Table 1 Name and origin of the 10 semi-prostrate cowpea bean genotypes evaluated in Colombian wet and dry Caribbean environments.

Genotype	Genotype	Origin
LC-029-016	Line	Colombia
LC-002-016	Line	Colombia
LC-036-016	Line	Colombia
LC-009-016	Line	Colombia
LC-021-016	Line	Colombia
LC-019	Line	Colombia
LC-006-016	Line	Colombia
LC-005-016	Line	Colombia
LC-014-016	Line	Colombia
Caupicor 50	Commercial genotype	Colombia

Seven agronomic characteristics, days to flowering (DF), height of first pod (HFP), number of pods per plant (NPP), number of seeds per pod (NSP), 100 seeds weight (100SW), width of grain (GW) and grain yield (GY), were measured.

The design used randomized complete blocks with 10 treatments and four repetitions. The experiment plots were 3.2 m wide by 5 m long, for an area of 16 m². The grain yield data and the rest of the traits were subjected to a combined analysis of variance, covariance and means tests.

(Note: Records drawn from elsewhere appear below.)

**src/verilog/shreg_pkg.sv**
```systemverilog
// Purpose: Shared constants and types for the octal universal shift register
// Assumes: 25 MHz system clock; all device pins arrive asynchronously
// Notes: Register offsets are byte addresses on the Avalon-MM slave

package shreg_pkg;

	// ************************************************************
	// Widths and depths
	// ************************************************************
	localparam int REG_WIDTH = 8;
	localparam int FIFO_DEPTH = 32;
	localparam int BUS_AW = 4;
	localparam int BUS_DW = 32;

	// ************************************************************
	// Register map
	// ************************************************************
	localparam logic [3:0] OFS_CTRL = 4'h0;
	localparam logic [3:0] OFS_STATUS = 4'h4;
	localparam logic [3:0] OFS_DATA = 4'h8;
	localparam int CTRL_CAPTURE_BIT = 0;
	localparam int CTRL_OVF_CLEAR_BIT = 1;
	localparam int STAT_EMPTY_BIT = 8;
	localparam int STAT_FULL_BIT = 9;
	localparam int STAT_OVF_BIT = 10;
	localparam int DATA_VALID_BIT = 8;

	// ************************************************************
	// Reset values
	// ************************************************************
	localparam logic [7:0] STORAGE_RESET = 8'h00;
	localparam logic CAPTURE_RESET = 1'b0;
	localparam logic [31:0] READ_ZERO = 32'h0000_0000;

	// One sample of every device pin, taken through the synchroniser
	typedef struct packed {
		logic clk_pin;
		logic clear_n;
		logic sel_high;
		logic sel_low;
		logic right_in;
		logic left_in;
		logic oe_a_n;
		logic oe_b_n;
		logic [7:0] par;
	} pin_sample_t;

	// Operating modes, one-hot
	typedef enum logic [3:0] {
		MODE_HOLD = 4'b0001,
		MODE_RIGHT = 4'b0010,
		MODE_LEFT = 4'b0100,
		MODE_LOAD = 4'b1000
	} mode_t;

	// Bus slave states, one-hot
	typedef enum logic [1:0] {
		BUS_IDLE = 2'b01,
		BUS_ANSWER = 2'b10
	} bus_state_t;

	// Select pins to operating mode
	function automatic mode_t decode_mode(input logic hi, input logic lo);
		case ({hi, lo})
			2'b11: decode_mode = MODE_LOAD;
			2'b01: decode_mode = MODE_RIGHT;
			2'b10: decode_mode = MODE_LEFT;
			default: decode_mode = MODE_HOLD;
		endcase
	endfunction

endpackage

```
**src/verilog/word_fifo.sv**
```systemverilog
// Purpose: Synchronous FIFO with valid/ready on both sides
// Assumes: Single clock; DEPTH is a power of two
// Notes: Output data is the head word, valid while not empty

`timescale 1ns/100ps

module word_fifo #(
	parameter int WIDTH = 8,
	parameter int DEPTH = 32
) (
	input wire logic clk,
	input wire logic reset,
	input wire logic ce,
	input wire logic in_valid,
	output logic in_ready,
	input wire logic [WIDTH-1:0] in_data,
	output logic out_valid,
	input wire logic out_ready,
	output logic [WIDTH-1:0] out_data
);

	localparam int AW = $clog2(DEPTH);

	logic [WIDTH-1:0] mem [DEPTH];
	logic [AW-1:0] wr_ptr_r;
	logic [AW-1:0] rd_ptr_r;
	logic [AW:0] count_r;
	logic push;
	logic pop;

	// ************************************************************
	// Handshake
	// ************************************************************
	assign in_ready = (count_r != DEPTH[AW:0]);
	assign out_valid = (count_r != '0);
	assign out_data = mem[rd_ptr_r];
	assign push = ce & in_valid & in_ready;
	assign pop = ce & out_ready & out_valid;

	// Storage array; no reset so it maps onto RAM
	always_ff @(posedge clk) begin
		if (push) begin
			mem[wr_ptr_r] <= in_data;
		end
	end

	// Pointers and occupancy
	always_ff @(posedge clk or posedge reset) begin
		if (reset) begin
			wr_ptr_r <= '0;
			rd_ptr_r <= '0;
			count_r <= '0;
		end else begin
			if (push) begin
				wr_ptr_r <= wr_ptr_r + 1'b1;
			end
			if (pop) begin
				rd_ptr_r <= rd_ptr_r + 1'b1;
			end
			case ({push, pop})
				2'b10: count_r <= count_r + 1'b1;
				2'b01: count_r <= count_r - 1'b1;
				default: count_r <= count_r;
			endcase
		end
	end

endmodule // word_fifo

```
**src/verilog/octal_universal_shift_register.sv**
```systemverilog
// Purpose: Eight-bit universal shift/storage register behind its pins
// Assumes: Pins are asynchronous to clk and sampled through two flops
// Notes: Avalon-MM slave exposes storage, FIFO of captured words, control
//
// Implementation choices: the address map and the Avalon-MM slave port.

`timescale 1ns/100ps

module octal_universal_shift_register (
	input wire logic clk,
	input wire logic reset,
	input wire logic ce,
	input wire logic clock_in,
	input wire logic right_shift_serial_in,
	input wire logic left_shift_serial_in,
	input wire logic mode_select_low,
	input wire logic mode_select_high,
	input wire logic sync_clear_n,
	input wire logic output_enable_a_n,
	input wire logic output_enable_b_n,
	input wire logic [7:0] shared_parallel_pins_in,
	output logic [7:0] shared_parallel_pins_out,
	output logic shared_parallel_pins_oe,
	output logic low_end_serial_out,
	output logic high_end_serial_out,
	output logic capture_ready,
	input wire logic [3:0] address,
	input wire logic read,
	input wire logic write,
	input wire logic [31:0] writedata,
	output logic [31:0] readdata,
	output logic waitrequest
);

	// ************************************************************
	// Declarations
	// ************************************************************
	shreg_pkg::pin_sample_t pin_now;
	shreg_pkg::pin_sample_t smp1_r;
	shreg_pkg::pin_sample_t smp2_r;
	logic clk_prev_r;
	logic edge_ev;
	shreg_pkg::mode_t mode;
	logic [7:0] storage_r;
	logic [7:0] storage_nxt;
	logic [7:0] right_val;
	logic [7:0] left_val;
	logic oe_r;
	logic capture_en_r;
	logic overflow_r;
	logic ready_r;
	logic push_req;
	logic fifo_in_ready;
	logic fifo_out_valid;
	logic [7:0] fifo_out_data;
	logic pop_req;
	logic ovf_clear;
	logic bus_req;
	shreg_pkg::bus_state_t bus_state_r;
	logic [31:0] readdata_r;
	logic waitrequest_r;

	// ************************************************************
	// Pin synchroniser
	// ************************************************************

	// Gather all pins so they cross with the same latency
	always_comb begin
		pin_now.clk_pin = clock_in;
		pin_now.clear_n = sync_clear_n;
		pin_now.sel_high = mode_select_high;
		pin_now.sel_low = mode_select_low;
		pin_now.right_in = right_shift_serial_in;
		pin_now.left_in = left_shift_serial_in;
		pin_now.oe_a_n = output_enable_a_n;
		pin_now.oe_b_n = output_enable_b_n;
		pin_now.par = shared_parallel_pins_in;
	end

	// Two flops; only the second is read by logic. Reset to the idle pin levels
	// (clear and enables inactive) so the drivers stay off until real pins arrive
	always_ff @(posedge clk or posedge reset) begin
		if (reset) begin
			smp1_r <= '{clear_n: 1'b1, oe_a_n: 1'b1, oe_b_n: 1'b1, default: '0};
			smp2_r <= '{clear_n: 1'b1, oe_a_n: 1'b1, oe_b_n: 1'b1, default: '0};
		end else if (ce) begin
			smp1_r <= pin_now;
			smp2_r <= smp1_r;
		end
	end

	// Previous clock pin level for rising-edge detection
	always_ff @(posedge clk or posedge reset) begin
		if (reset) begin
			clk_prev_r <= 1'b0;
		end else if (ce) begin
			clk_prev_r <= smp2_r.clk_pin;
		end
	end

	// Data and selects were sampled together with the clock pin, so the
	// values seen at the detected edge are the ones set up before it
	assign edge_ev = ce & smp2_r.clk_pin & ~clk_prev_r;

	// ************************************************************
	// Storage register
	// ************************************************************

	assign mode = shreg_pkg::decode_mode(smp2_r.sel_high, smp2_r.sel_low);
	assign right_val = {storage_r[6:0], smp2_r.right_in};
	assign left_val = {smp2_r.left_in, storage_r[7:1]};

	// Next value at a clock-pin edge; clear overrides every mode
	always_comb begin
		if (!smp2_r.clear_n) begin
			storage_nxt = shreg_pkg::STORAGE_RESET;
		end else begin
			case (mode)
				shreg_pkg::MODE_LOAD: storage_nxt = smp2_r.par;
				shreg_pkg::MODE_RIGHT: storage_nxt = right_val;
				shreg_pkg::MODE_LEFT: storage_nxt = left_val;
				shreg_pkg::MODE_HOLD: storage_nxt = storage_r;
				default: storage_nxt = storage_r;
			endcase
		end
	end

	// Eight storage bits; output enables play no part here
	always_ff @(posedge clk or posedge reset) begin
		if (reset) begin
			storage_r <= shreg_pkg::STORAGE_RESET;
		end else if (edge_ev) begin
			storage_r <= storage_nxt;
		end
	end

	// ************************************************************
	// Pin drivers
	// ************************************************************

	// Driver enable; load mode releases the pins so the far side can drive
	always_ff @(posedge clk or posedge reset) begin
		if (reset) begin
			oe_r <= 1'b0;
		end else if (ce) begin
			oe_r <= ~smp2_r.oe_a_n & ~smp2_r.oe_b_n
				& (mode != shreg_pkg::MODE_LOAD);
		end
	end

	// All pin outputs are flops directly
	assign shared_parallel_pins_out = storage_r;
	assign shared_parallel_pins_oe = oe_r;
	assign low_end_serial_out = storage_r[0];
	assign high_end_serial_out = storage_r[7];

	// ************************************************************
	// Capture FIFO
	// ************************************************************

	// Each clock-pin edge offers the new storage value when enabled
	assign push_req = edge_ev & capture_en_r;

	word_fifo #(
		.WIDTH(shreg_pkg::REG_WIDTH),
		.DEPTH(shreg_pkg::FIFO_DEPTH)
	) u_fifo (
		.clk(clk),
		.reset(reset),
		.ce(ce),
		.in_valid(push_req),
		.in_ready(fifo_in_ready),
		.in_data(storage_nxt),
		.out_valid(fifo_out_valid),
		.out_ready(pop_req),
		.out_data(fifo_out_data)
	);

	// Ready is registered to keep the output a flop; one cycle stale
	always_ff @(posedge clk or posedge reset) begin
		if (reset) begin
			ready_r <= 1'b1;
		end else if (ce) begin
			ready_r <= fifo_in_ready;
		end
	end

	assign capture_ready = ready_r;

	// Sticky overflow; the register cannot stall, so a lost word is flagged
	always_ff @(posedge clk or posedge reset) begin
		if (reset) begin
			overflow_r <= 1'b0;
		end else if (ce) begin
			if (push_req && !fifo_in_ready) begin
				overflow_r <= 1'b1;
			end else if (ovf_clear) begin
				overflow_r <= 1'b0;
			end
		end
	end

	// ************************************************************
	// Avalon-MM slave
	// ************************************************************

	// A request is accepted in idle; the answer follows one cycle later
	assign bus_req = (read | write) & (bus_state_r == shreg_pkg::BUS_IDLE);
	assign pop_req = bus_req & read & (address == shreg_pkg::OFS_DATA);
	assign ovf_clear = bus_req & write & (address == shreg_pkg::OFS_CTRL)
		& writedata[shreg_pkg::CTRL_OVF_CLEAR_BIT];

	// Handshake sequencing
	always_ff @(posedge clk or posedge reset) begin
		if (reset) begin
			bus_state_r <= shreg_pkg::BUS_IDLE;
			waitrequest_r <= 1'b1;
		end else if (ce) begin
			case (bus_state_r)
				shreg_pkg::BUS_IDLE: begin
					if (read || write) begin
						bus_state_r <= shreg_pkg::BUS_ANSWER;
						waitrequest_r <= 1'b0;
					end
				end
				shreg_pkg::BUS_ANSWER: begin
					bus_state_r <= shreg_pkg::BUS_IDLE;
					waitrequest_r <= 1'b1;
				end
				default: begin
					bus_state_r <= shreg_pkg::BUS_IDLE;
					waitrequest_r <= 1'b1;
				end
			endcase
		end
	end

	// Control register writes
	always_ff @(posedge clk or posedge reset) begin
		if (reset) begin
			capture_en_r <= shreg_pkg::CAPTURE_RESET;
		end else if (ce && bus_req && write && address == shreg_pkg::OFS_CTRL) begin
			capture_en_r <= writedata[shreg_pkg::CTRL_CAPTURE_BIT];
		end
	end

	// Read data; unmapped addresses and empty FIFO read as zero
	always_ff @(posedge clk or posedge reset) begin
		if (reset) begin
			readdata_r <= shreg_pkg::READ_ZERO;
		end else if (ce && bus_req) begin
			readdata_r <= shreg_pkg::READ_ZERO;
			if (read) begin
				case (address)
					shreg_pkg::OFS_CTRL:
						readdata_r[shreg_pkg::CTRL_CAPTURE_BIT] <= capture_en_r;
					shreg_pkg::OFS_STATUS: begin
						readdata_r[7:0] <= storage_r;
						readdata_r[shreg_pkg::STAT_EMPTY_BIT] <= ~fifo_out_valid;
						readdata_r[shreg_pkg::STAT_FULL_BIT] <= ~fifo_in_ready;
						readdata_r[shreg_pkg::STAT_OVF_BIT] <= overflow_r;
					end
					shreg_pkg::OFS_DATA: begin
						readdata_r[7:0] <= fifo_out_valid ? fifo_out_data : 8'h00;
						readdata_r[shreg_pkg::DATA_VALID_BIT] <= fifo_out_valid;
					end
					default: readdata_r <= shreg_pkg::READ_ZERO;
				endcase
			end
		end
	end

	assign readdata = readdata_r;
	assign waitrequest = waitrequest_r;
endmodule // octal_universal_shift_register

```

For the estimation of phenotypic and genetic correlations and the path analysis for GY, the free access computer program GENES Windows version GENES V.2016.6.0 (^{Cruz, 2016}) was used.

Based on the estimated phenotypic and genetic correlations between the seven variables, two path analyses were performed for the system: GY as an effect variable (Y) based on the cause variables: DF (X1), HFP (X2), NPP (X3), NSP (X4), 100SW (X5) and GW (X6). The two path analyses were originated from the phenotypic and genotypic correlations between the variables.

RESULTS AND DISCUSSION

Variance analysis

The combined analysis of variance showed the significant influence of the environment on the 10 genotypes in all response variables. Significant differences between the genotypes were observed in six of the seven variables, excluding NPP (Tab. 2). The interaction of the 10 genotypes with the eight environments was significant in all variables; therefore, the genotypes were influenced by the environmental conditions of each locality. This sensitivity to environmental effects generates changes in the classification or range of genotypes among environments, hides the expression of characteristics of interest, decreases the correlation between phenotypic and genotypic values, reduces the progress of selection and makes selection and subsequent recommendations of genotypes for one or several locations difficult (^{Kumar et al., 2013}; ^{Abate et al., 2015}; ^{Ferrari et al., 2018)}. According to ^{Mendonça et al. (2007)}, the presence of a genotype x environment interaction, justifies environmental stratification in order to take advantage of environmental stimuli that favor genotype expressions.

The experiment precision of the study according to the registered coefficients of variation was acceptable. The records ranged from low to medium according to ^{Oliveira et al. (2009)}, providing reliable and valid conclusions.

Table 2 Mean squares and level of significance of the analysis of combined variance for agronomic characteristics of 10 cowpea bean semi-prostrate genotypes evaluated in the Colombian Caribbean.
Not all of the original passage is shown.